My question is on 26C3 San Mia HT’ing. The questioned was asked before but enough info wasn’t given for you to provide a detailed answer. With a .040″ 26C3 core sandwiched between two layers of .062″ 410 SS, and the blade ONLY profiled. I can see a blade with bevels ground in which would expose 26C3 on the edge would HT/Quench the same as a blade of 26C3. BUT – with the blade only profiled with 410SS covering ALL the 26C3 (except for edges). Would that covering of 410SS not slow the quench some?

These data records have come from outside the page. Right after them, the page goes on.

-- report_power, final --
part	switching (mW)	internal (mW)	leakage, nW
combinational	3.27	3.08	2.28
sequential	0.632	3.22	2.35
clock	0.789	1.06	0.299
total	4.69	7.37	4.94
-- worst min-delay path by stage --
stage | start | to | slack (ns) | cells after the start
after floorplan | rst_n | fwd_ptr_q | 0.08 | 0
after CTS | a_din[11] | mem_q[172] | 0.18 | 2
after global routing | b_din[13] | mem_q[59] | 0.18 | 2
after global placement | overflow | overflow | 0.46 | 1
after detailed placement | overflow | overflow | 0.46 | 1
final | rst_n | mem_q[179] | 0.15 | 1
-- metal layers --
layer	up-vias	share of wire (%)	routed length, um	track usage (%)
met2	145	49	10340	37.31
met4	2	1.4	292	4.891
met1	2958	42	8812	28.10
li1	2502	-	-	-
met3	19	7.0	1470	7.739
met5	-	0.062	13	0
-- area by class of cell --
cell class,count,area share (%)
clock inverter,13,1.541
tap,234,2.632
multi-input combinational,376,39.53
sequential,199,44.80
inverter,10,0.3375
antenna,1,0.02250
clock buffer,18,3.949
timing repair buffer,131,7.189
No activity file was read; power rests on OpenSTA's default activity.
### src/rtl/alu_pkg.sv
// Shared opcode constants and output-slot state encoding for the arbitrated ALU.
package alu_pkg;

  localparam logic [2:0] OP_ADD = 3'd1;
  localparam logic [2:0] OP_SUB = 3'd2;
  localparam logic [2:0] OP_AND = 3'd3;
  localparam logic [2:0] OP_OR  = 3'd4;
  localparam logic [2:0] OP_SLT = 3'd5;

  typedef enum logic {
    ST_EMPTY = 1'b0,
    ST_FULL  = 1'b1
  } slot_state_t;

  function automatic logic op_legal(input logic [2:0] op);
    return (op >= OP_ADD) && (op <= OP_SLT);
  endfunction

endpackage

### src/rtl/alu_core.sv
// Combinational ALU: result plus zero/neg/lt/err flags; zero latency, no flow control.
module alu_core
  import alu_pkg::*;
#(
  parameter int WORD_LEN = 32
) (
  input  logic [WORD_LEN-1:0] in1,
  input  logic [WORD_LEN-1:0] in2,
  input  logic [2:0]          op,
  output logic [WORD_LEN-1:0] result,
  output logic                zero,
  output logic                neg,
  output logic                lt,
  output logic                err
);

  always_comb begin
    result = '0;
    err    = 1'b0;
    // lt is reported for every opcode, including illegal ones
    lt     = $signed(in1) < $signed(in2);
    case (op)
      OP_ADD:  result = in1 + in2;
      OP_SUB:  result = in1 - in2;
      OP_AND:  result = in1 & in2;
      OP_OR:   result = in1 | in2;
      OP_SLT:  result = {{(WORD_LEN-1){1'b0}}, lt};
      default: err    = 1'b1;
    endcase
    zero = (result == '0);
    neg  = result[WORD_LEN-1];
  end

endmodule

Hard to say since the 26C3 is between the soft 410SS there isn’t any way to do a Rc testing. I’m “assuming” Parks 50 is the correct stuff to use?
Thank you for any guidance and help,
KenH>
The 410 should conduct just as well as 26C3. They are diffusion bonded there is no gap or anything. If you tested a solid 26C3 piece you would know for sure what to expect.

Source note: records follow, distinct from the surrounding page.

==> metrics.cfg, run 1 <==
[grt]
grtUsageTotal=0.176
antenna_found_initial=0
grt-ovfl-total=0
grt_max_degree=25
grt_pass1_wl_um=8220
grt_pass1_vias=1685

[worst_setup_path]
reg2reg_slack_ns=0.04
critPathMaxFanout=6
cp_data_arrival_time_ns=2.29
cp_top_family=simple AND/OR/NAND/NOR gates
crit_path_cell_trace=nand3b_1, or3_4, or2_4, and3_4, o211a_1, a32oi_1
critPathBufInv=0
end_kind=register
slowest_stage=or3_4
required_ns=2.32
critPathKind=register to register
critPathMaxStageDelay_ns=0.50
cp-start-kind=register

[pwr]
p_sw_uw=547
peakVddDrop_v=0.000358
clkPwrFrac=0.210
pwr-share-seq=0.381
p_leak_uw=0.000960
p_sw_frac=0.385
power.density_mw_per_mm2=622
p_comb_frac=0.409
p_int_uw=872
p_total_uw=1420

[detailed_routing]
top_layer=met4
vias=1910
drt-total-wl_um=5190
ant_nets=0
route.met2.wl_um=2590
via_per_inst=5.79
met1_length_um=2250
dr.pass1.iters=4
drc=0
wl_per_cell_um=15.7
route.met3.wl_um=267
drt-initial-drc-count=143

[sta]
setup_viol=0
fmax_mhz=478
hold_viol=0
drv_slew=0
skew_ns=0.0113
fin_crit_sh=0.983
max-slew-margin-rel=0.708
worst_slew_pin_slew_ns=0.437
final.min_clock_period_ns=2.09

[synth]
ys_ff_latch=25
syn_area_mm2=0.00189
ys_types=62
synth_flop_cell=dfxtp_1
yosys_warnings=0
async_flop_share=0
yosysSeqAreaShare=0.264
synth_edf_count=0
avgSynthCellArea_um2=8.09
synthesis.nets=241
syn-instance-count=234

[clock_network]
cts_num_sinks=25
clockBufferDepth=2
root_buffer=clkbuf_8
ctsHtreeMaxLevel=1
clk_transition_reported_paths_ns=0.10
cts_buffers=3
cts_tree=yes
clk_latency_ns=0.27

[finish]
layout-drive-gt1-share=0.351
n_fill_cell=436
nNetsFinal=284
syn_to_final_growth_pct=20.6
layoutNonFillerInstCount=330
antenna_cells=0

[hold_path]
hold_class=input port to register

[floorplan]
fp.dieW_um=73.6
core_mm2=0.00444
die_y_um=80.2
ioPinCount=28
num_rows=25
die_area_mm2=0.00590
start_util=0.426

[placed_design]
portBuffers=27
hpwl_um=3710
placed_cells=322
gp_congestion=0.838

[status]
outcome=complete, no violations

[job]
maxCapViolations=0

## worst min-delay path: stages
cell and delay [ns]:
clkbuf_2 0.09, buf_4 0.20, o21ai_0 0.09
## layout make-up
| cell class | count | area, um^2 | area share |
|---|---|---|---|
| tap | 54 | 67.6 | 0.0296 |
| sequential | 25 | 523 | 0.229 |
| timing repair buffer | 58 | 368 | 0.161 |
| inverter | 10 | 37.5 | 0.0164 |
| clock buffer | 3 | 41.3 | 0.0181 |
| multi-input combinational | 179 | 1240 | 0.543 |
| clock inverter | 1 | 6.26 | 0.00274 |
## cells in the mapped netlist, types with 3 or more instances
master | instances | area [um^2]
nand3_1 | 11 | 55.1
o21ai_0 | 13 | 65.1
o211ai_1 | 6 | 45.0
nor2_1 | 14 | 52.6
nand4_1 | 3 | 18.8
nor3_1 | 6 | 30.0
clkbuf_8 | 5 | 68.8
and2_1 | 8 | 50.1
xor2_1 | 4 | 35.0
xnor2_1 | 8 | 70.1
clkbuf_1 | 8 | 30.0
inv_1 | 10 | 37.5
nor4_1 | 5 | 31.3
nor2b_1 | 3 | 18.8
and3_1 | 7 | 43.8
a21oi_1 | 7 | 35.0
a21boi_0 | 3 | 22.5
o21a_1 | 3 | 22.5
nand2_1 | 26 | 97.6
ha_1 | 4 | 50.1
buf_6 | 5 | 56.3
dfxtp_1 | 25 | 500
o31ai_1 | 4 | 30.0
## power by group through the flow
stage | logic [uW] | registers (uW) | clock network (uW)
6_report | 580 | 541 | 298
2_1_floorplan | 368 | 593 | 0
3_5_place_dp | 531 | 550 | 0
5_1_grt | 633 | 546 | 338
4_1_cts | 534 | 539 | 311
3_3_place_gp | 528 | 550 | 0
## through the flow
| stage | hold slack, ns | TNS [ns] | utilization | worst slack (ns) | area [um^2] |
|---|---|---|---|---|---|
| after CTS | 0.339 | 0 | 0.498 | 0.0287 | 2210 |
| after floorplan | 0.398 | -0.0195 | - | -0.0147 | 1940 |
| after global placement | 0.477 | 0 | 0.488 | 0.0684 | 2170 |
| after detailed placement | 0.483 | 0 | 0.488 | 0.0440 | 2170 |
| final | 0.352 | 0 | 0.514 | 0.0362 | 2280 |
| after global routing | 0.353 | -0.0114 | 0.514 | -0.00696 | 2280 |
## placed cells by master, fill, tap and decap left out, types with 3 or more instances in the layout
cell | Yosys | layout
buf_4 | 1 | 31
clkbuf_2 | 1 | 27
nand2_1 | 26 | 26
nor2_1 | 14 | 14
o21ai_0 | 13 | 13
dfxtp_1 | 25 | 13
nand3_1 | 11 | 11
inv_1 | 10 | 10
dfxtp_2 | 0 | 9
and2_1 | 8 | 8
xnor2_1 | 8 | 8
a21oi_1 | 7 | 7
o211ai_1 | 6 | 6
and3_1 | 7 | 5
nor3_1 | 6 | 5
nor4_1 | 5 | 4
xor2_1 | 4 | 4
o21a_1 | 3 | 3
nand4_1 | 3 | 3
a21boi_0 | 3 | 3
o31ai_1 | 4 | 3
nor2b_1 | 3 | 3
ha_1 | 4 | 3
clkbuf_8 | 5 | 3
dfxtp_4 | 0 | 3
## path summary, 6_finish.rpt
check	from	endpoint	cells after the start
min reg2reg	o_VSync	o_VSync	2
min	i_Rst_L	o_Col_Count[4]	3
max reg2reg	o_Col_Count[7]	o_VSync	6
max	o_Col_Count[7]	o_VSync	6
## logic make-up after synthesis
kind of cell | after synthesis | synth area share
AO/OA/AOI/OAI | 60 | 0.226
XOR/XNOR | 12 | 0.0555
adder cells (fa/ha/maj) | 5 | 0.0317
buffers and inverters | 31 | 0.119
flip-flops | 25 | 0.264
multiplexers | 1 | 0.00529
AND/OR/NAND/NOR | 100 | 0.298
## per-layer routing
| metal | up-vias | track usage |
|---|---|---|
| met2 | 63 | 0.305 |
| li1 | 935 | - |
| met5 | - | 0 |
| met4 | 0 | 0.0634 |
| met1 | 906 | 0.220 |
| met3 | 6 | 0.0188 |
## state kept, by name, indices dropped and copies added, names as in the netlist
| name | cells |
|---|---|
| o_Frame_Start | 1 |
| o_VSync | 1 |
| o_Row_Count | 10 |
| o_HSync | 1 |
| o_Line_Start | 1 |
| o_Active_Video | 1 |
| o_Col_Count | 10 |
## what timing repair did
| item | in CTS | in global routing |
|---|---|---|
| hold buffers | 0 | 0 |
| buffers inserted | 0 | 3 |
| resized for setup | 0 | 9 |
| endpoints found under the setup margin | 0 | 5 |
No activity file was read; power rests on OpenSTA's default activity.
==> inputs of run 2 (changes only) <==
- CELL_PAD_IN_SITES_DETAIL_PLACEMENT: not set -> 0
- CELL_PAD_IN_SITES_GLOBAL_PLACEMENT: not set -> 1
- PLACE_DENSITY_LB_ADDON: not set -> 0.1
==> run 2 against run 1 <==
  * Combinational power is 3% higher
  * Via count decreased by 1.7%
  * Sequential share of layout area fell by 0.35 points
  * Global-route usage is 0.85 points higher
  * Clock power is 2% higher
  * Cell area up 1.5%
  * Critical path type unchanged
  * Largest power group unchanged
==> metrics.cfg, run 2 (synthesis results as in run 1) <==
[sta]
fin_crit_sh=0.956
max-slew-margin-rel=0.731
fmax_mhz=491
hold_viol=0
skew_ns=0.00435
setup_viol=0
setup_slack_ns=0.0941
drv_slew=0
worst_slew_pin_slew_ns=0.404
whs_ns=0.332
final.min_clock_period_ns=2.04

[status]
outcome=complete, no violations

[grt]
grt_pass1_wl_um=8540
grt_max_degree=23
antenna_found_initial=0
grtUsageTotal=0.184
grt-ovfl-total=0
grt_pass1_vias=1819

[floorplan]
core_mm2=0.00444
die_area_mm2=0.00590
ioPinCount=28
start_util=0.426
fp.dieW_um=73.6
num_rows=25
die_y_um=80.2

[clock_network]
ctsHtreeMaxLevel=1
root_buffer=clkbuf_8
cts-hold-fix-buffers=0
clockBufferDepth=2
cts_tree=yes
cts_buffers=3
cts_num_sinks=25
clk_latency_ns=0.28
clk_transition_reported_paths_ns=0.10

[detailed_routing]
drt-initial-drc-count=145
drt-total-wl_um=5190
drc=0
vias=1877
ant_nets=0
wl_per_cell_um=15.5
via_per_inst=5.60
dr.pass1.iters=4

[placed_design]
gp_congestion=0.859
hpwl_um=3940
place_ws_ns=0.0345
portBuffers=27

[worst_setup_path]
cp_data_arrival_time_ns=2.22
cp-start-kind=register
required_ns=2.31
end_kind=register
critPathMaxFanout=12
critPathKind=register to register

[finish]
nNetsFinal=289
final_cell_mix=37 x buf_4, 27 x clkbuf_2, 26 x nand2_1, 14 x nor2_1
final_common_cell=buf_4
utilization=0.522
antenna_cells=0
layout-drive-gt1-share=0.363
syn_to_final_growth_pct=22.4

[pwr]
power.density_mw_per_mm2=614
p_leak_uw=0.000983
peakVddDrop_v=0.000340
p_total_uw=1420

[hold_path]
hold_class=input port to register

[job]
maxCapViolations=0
**src/rtl/multicycle_controller_pkg.sv**
```systemverilog
// Shared definitions for the multi-cycle controller: opcodes, FSM states,
// ALUOp classes and ALU operand mux encodings.
package multicycle_controller_pkg;

    localparam logic [6:0] OpR     = 7'b0110011;
    localparam logic [6:0] OpI     = 7'b0010011;
    localparam logic [6:0] OpLoad  = 7'b0000011;
    localparam logic [6:0] OpStore = 7'b0100011;
    localparam logic [6:0] OpBeq   = 7'b1100011;

    typedef enum logic [2:0] {
        StFetch,
        StDecode,
        StExec,
        StMem,
        StWb
    } state_e;

    typedef enum logic [1:0] {
        AluAdd   = 2'b00,
        AluAddr  = 2'b01,
        AluFunct = 2'b10,
        AluSub   = 2'b11
    } alu_op_e;

    localparam logic       SrcAPc   = 1'b0;
    localparam logic       SrcARs1  = 1'b1;
    localparam logic [1:0] SrcBRs2  = 2'b00;
    localparam logic [1:0] SrcBFour = 2'b01;
    localparam logic [1:0] SrcBImm  = 2'b10;

    typedef struct packed {
        logic is_r;
        logic is_i;
        logic is_ld;
        logic is_st;
        logic is_br;
        logic legal;
    } op_class_t;

endpackage

```
**src/rtl/multicycle_controller_if.sv**
```systemverilog
// Controller <-> datapath/memory bundle: IR opcode, ALU flag, memory ready in;
// enables, mux selects and status out.
interface multicycle_controller_if #(
    parameter int unsigned ALUOP_W = 2,
    parameter int unsigned CNT_W   = 32
);
    logic [6:0]         Opcode;
    logic               zero;
    logic               mem_ready;
    logic               PCWrite;
    logic               IRWrite;
    logic               IorD;
    logic               ALUSrcA;
    logic [1:0]         ALUSrcB;
    logic [ALUOP_W-1:0] ALUOp;
    logic               MemRead;
    logic               MemWrite;
    logic               MemtoReg;
    logic               RegWrite;
    logic               illegal;
    logic               mem_fault;
    logic [CNT_W-1:0]   instret;

    modport master (
        input  Opcode, zero, mem_ready,
        output PCWrite, IRWrite, IorD, ALUSrcA, ALUSrcB, ALUOp, MemRead, MemWrite,
               MemtoReg, RegWrite, illegal, mem_fault, instret
    );

    modport slave (
        output Opcode, zero, mem_ready,
        input  PCWrite, IRWrite, IorD, ALUSrcA, ALUSrcB, ALUOp, MemRead, MemWrite,
               MemtoReg, RegWrite, illegal, mem_fault, instret
    );
endinterface

```
**src/rtl/multicycle_controller_opcode_classifier.sv**
```systemverilog
// Combinational opcode decode into instruction classes plus a legality flag.
module opcode_classifier
    import multicycle_controller_pkg::*;
#(
    parameter bit EN_BRANCH = 1'b1
) (
    input  logic [6:0] opcode_i,
    output op_class_t  cls_o
);

    // Decode the opcode; BEQ is only recognised when branching is enabled
    always_comb begin
        cls_o = '0;
        case (opcode_i)
            OpR:     cls_o.is_r  = 1'b1;
            OpI:     cls_o.is_i  = 1'b1;
            OpLoad:  cls_o.is_ld = 1'b1;
            OpStore: cls_o.is_st = 1'b1;
            OpBeq:   cls_o.is_br = EN_BRANCH;
            default: ;
        endcase
        cls_o.legal = cls_o.is_r | cls_o.is_i | cls_o.is_ld | cls_o.is_st | cls_o.is_br;
    end

endmodule

```
**src/rtl/multicycle_controller.sv**
```systemverilog
// Multi-cycle main controller: FETCH/DECODE/EXEC/MEM/WB sequencer with memory
// wait timeout, illegal-opcode pulse and retired-instruction counter.
module multicycle_controller
    import multicycle_controller_pkg::*;
#(
    parameter int unsigned ALUOP_W     = 2,
    parameter int unsigned CNT_W       = 32,
    parameter int unsigned TIMEOUT_CYC = 255,
    parameter bit          EN_BRANCH   = 1'b1
) (
    input logic                     clk,
    input logic                     reset,
    multicycle_controller_if.master bus_io
);

    localparam int unsigned WaitW = 32;

    state_e             state_q, state_d;
    logic [WaitW-1:0]   wait_q, wait_d;
    logic [CNT_W-1:0]   instret_q, instret_d;
    op_class_t          cls;

    logic       pc_write, ir_write, iord, src_a, mem_read, mem_write;
    logic       mem_to_reg, reg_write, illegal, mem_fault, retire, timeout;
    logic [1:0] src_b;
    alu_op_e    alu_op;

    opcode_classifier #(
        .EN_BRANCH (EN_BRANCH)
    ) u_classifier (
        .opcode_i (bus_io.Opcode),
        .cls_o    (cls)
    );

    // Next state, Moore output decode gated by mem_ready/zero, wait and retire counters
    always_comb begin
        state_d    = state_q;
        pc_write   = 1'b0;
        ir_write   = 1'b0;
        iord       = 1'b0;
        src_a      = SrcAPc;
        src_b      = SrcBRs2;
        alu_op     = AluAdd;
        mem_read   = 1'b0;
        mem_write  = 1'b0;
        mem_to_reg = 1'b0;
        reg_write  = 1'b0;
        illegal    = 1'b0;
        mem_fault  = 1'b0;
        retire     = 1'b0;
        timeout    = (TIMEOUT_CYC != 0) && (wait_q == WaitW'(TIMEOUT_CYC));

        unique case (state_q)
            StFetch: begin
                mem_read = 1'b1;
                src_b    = SrcBFour;
                if (bus_io.mem_ready) begin
                    ir_write = 1'b1;
                    pc_write = 1'b1;
                    state_d  = StDecode;
                end else if (timeout) begin
                    mem_read  = 1'b0;
                    mem_fault = 1'b1;
                end
            end
            StDecode: begin
                // Branch target computed speculatively into ALUOut
                src_b = SrcBImm;
                if (cls.legal) begin
                    state_d = StExec;
                end else begin
                    illegal = 1'b1;
                    state_d = StFetch;
                end
            end
            StExec: begin
                src_a   = SrcARs1;
                state_d = StFetch;
                if (cls.is_r) begin
                    alu_op  = AluFunct;
                    state_d = StWb;
                end else if (cls.is_i) begin
                    src_b   = SrcBImm;
                    state_d = StWb;
                end else if (cls.is_ld || cls.is_st) begin
                    src_b   = SrcBImm;
                    alu_op  = AluAddr;
                    state_d = StMem;
                end else if (cls.is_br) begin
                    alu_op   = AluSub;
                    pc_write = bus_io.zero;
                    retire   = 1'b1;
                end
            end
            StMem: begin
                iord      = 1'b1;
                mem_read  = cls.is_ld;
                mem_write = cls.is_st;
                if (!(cls.is_ld || cls.is_st)) begin
                    state_d = StFetch;
                end else if (bus_io.mem_ready) begin
                    if (cls.is_ld) begin
                        state_d = StWb;
                    end else begin
                        retire  = 1'b1;
                        state_d = StFetch;
                    end
                end else if (timeout) begin
                    mem_read  = 1'b0;
                    mem_write = 1'b0;
                    mem_fault = 1'b1;
                    state_d   = StFetch;
                end
            end
            StWb: begin
                reg_write  = 1'b1;
                mem_to_reg = cls.is_ld;
                retire     = 1'b1;
                state_d    = StFetch;
            end
            default: state_d = StFetch;
        endcase

        // Counts only while a request is outstanding; any exit or fault clears it
        if (((state_q == StFetch) || (state_q == StMem)) && (mem_read || mem_write)
            && !bus_io.mem_ready) begin
            wait_d = wait_q + 1'b1;
        end else begin
            wait_d = '0;
        end

        instret_d = retire ? instret_q + 1'b1 : instret_q;
    end

    // State, wait counter and retire counter registers with synchronous reset
    always_ff @(posedge clk) begin
        if (reset) begin
            state_q   <= StFetch;
            wait_q    <= '0;
            instret_q <= '0;
        end else begin
            state_q   <= state_d;
            wait_q    <= wait_d;
            instret_q <= instret_d;
        end
    end

    // All outputs forced low while reset is held so no write fires in the reset cycle
    assign bus_io.PCWrite   = pc_write & ~reset;
    assign bus_io.IRWrite   = ir_write & ~reset;
    assign bus_io.IorD      = iord & ~reset;
    assign bus_io.ALUSrcA   = src_a & ~reset;
    assign bus_io.ALUSrcB   = reset ? 2'b00 : src_b;
    assign bus_io.ALUOp     = reset ? '0 : ALUOP_W'(alu_op);
    assign bus_io.MemRead   = mem_read & ~reset;
    assign bus_io.MemWrite  = mem_write & ~reset;
    assign bus_io.MemtoReg  = mem_to_reg & ~reset;
    assign bus_io.RegWrite  = reg_write & ~reset;
    assign bus_io.illegal   = illegal & ~reset;
    assign bus_io.mem_fault = mem_fault & ~reset;
    assign bus_io.instret   = reset ? '0 : instret_q;

endmodule

```
**src/flat_wrapper.sv**
```systemverilog
// flat-port wrapper written by rule: the top's interface ports become plain ports
module multicycle_controller_flat import multicycle_controller_pkg::*;
#(
    parameter int unsigned ALUOP_W     = 2,
    parameter int unsigned CNT_W       = 32,
    parameter int unsigned TIMEOUT_CYC = 255,
    parameter bit          EN_BRANCH   = 1'b1
)
  (clk, reset, bus_io_Opcode, bus_io_zero, bus_io_mem_ready, bus_io_PCWrite, bus_io_IRWrite, bus_io_IorD, bus_io_ALUSrcA, bus_io_ALUSrcB, bus_io_ALUOp, bus_io_MemRead, bus_io_MemWrite, bus_io_MemtoReg, bus_io_RegWrite, bus_io_illegal, bus_io_mem_fault, bus_io_instret);
  multicycle_controller_if #(.ALUOP_W(ALUOP_W), .CNT_W(CNT_W)) bus_io_i ();
  input logic clk;
  input logic reset;
  input wire logic [$bits(bus_io_i.Opcode)-1:0] bus_io_Opcode;
  input wire logic [$bits(bus_io_i.zero)-1:0] bus_io_zero;
  input wire logic [$bits(bus_io_i.mem_ready)-1:0] bus_io_mem_ready;
  output wire logic [$bits(bus_io_i.PCWrite)-1:0] bus_io_PCWrite;
  output wire logic [$bits(bus_io_i.IRWrite)-1:0] bus_io_IRWrite;
  output wire logic [$bits(bus_io_i.IorD)-1:0] bus_io_IorD;
  output wire logic [$bits(bus_io_i.ALUSrcA)-1:0] bus_io_ALUSrcA;
  output wire logic [$bits(bus_io_i.ALUSrcB)-1:0] bus_io_ALUSrcB;
  output wire logic [$bits(bus_io_i.ALUOp)-1:0] bus_io_ALUOp;
  output wire logic [$bits(bus_io_i.MemRead)-1:0] bus_io_MemRead;
  output wire logic [$bits(bus_io_i.MemWrite)-1:0] bus_io_MemWrite;
  output wire logic [$bits(bus_io_i.MemtoReg)-1:0] bus_io_MemtoReg;
  output wire logic [$bits(bus_io_i.RegWrite)-1:0] bus_io_RegWrite;
  output wire logic [$bits(bus_io_i.illegal)-1:0] bus_io_illegal;
  output wire logic [$bits(bus_io_i.mem_fault)-1:0] bus_io_mem_fault;
  output wire logic [$bits(bus_io_i.instret)-1:0] bus_io_instret;
  assign bus_io_i.Opcode = bus_io_Opcode;
  assign bus_io_i.zero = bus_io_zero;
  assign bus_io_i.mem_ready = bus_io_mem_ready;
  assign bus_io_PCWrite = bus_io_i.PCWrite;
  assign bus_io_IRWrite = bus_io_i.IRWrite;
  assign bus_io_IorD = bus_io_i.IorD;
  assign bus_io_ALUSrcA = bus_io_i.ALUSrcA;
  assign bus_io_ALUSrcB = bus_io_i.ALUSrcB;
  assign bus_io_ALUOp = bus_io_i.ALUOp;
  assign bus_io_MemRead = bus_io_i.MemRead;
  assign bus_io_MemWrite = bus_io_i.MemWrite;
  assign bus_io_MemtoReg = bus_io_i.MemtoReg;
  assign bus_io_RegWrite = bus_io_i.RegWrite;
  assign bus_io_illegal = bus_io_i.illegal;
  assign bus_io_mem_fault = bus_io_i.mem_fault;
  assign bus_io_instret = bus_io_i.instret;
  multicycle_controller #(.ALUOP_W(ALUOP_W), .CNT_W(CNT_W), .TIMEOUT_CYC(TIMEOUT_CYC), .EN_BRANCH(EN_BRANCH)) u_core (.clk(clk), .reset(reset), .bus_io(bus_io_i));
endmodule
```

Larrin, Thank you so much for the reply. Now you’ve explained it, I can see why the layers of 410 SS would really have NO effect on the 26C3 core HT’ing. Just treat it as if the blade was a single thickness of 25C3. I’ve got Parks 50 ordered for the quench.
Thank you again for all your help,
Ken H>
Hi Larrin,
Thank you for the amazing resources. I am ready Knife Engineering for the second time. I also re-read this article and there is something I must be missing. To normalize, the steel is fully austenitized to dissolve all the carbides… The recommended normalization temp for 26C3 is 927C (Table 18.2). However, the autenitization temperature prior to quenching is 801C. Why is the normalizing temperature so much higher than the austenitizing temperature prior to the quench? Is it because a full dissolution of the carbides is not required prior to quenching (as opposed to a full dissolution being required for normalizing).
I suppose, what got me looking into it is that the normalizing temp of 26c3 seems quite high compared to that of 52100 even though the later has substantially more chromium. Is it because of the additional amount carbon in the 26c3 (compared to 52100) increasing the amount of cementite, and at the end of the day it’s more carbides than 52100 with 1% carbon and the chromium?
Thanks so much!
Yes, in normalizing you dissolve all of the carbide while when we austenitize and quench we want to leave carbide for wear resistance and also have the right carbon in solution for hardness but not so much as to be brittle. The normalizing temperatures of 52100 and 26C3 are similar because 26C3 is very high carbon and 52100 is very high chromium.
Awesome! Thanks Larrin
Killer book. I am an engineer and starting a small forge. The material you put out there is so helpful for someone that wants to understand what’s actually happening.
I take it you don’t recommend your forge heat treatment method for this steel (more that usual). Or is there a slowing of carbon dissolution from pearlite above the eutectic point when heating to just nonmagnetic? Or would you put nearly all of that 1.25% C in solution and get an unusually brittle result?
Plate martensite would probably be pretty likely though maybe not more so than 1095. Would have to try I guess.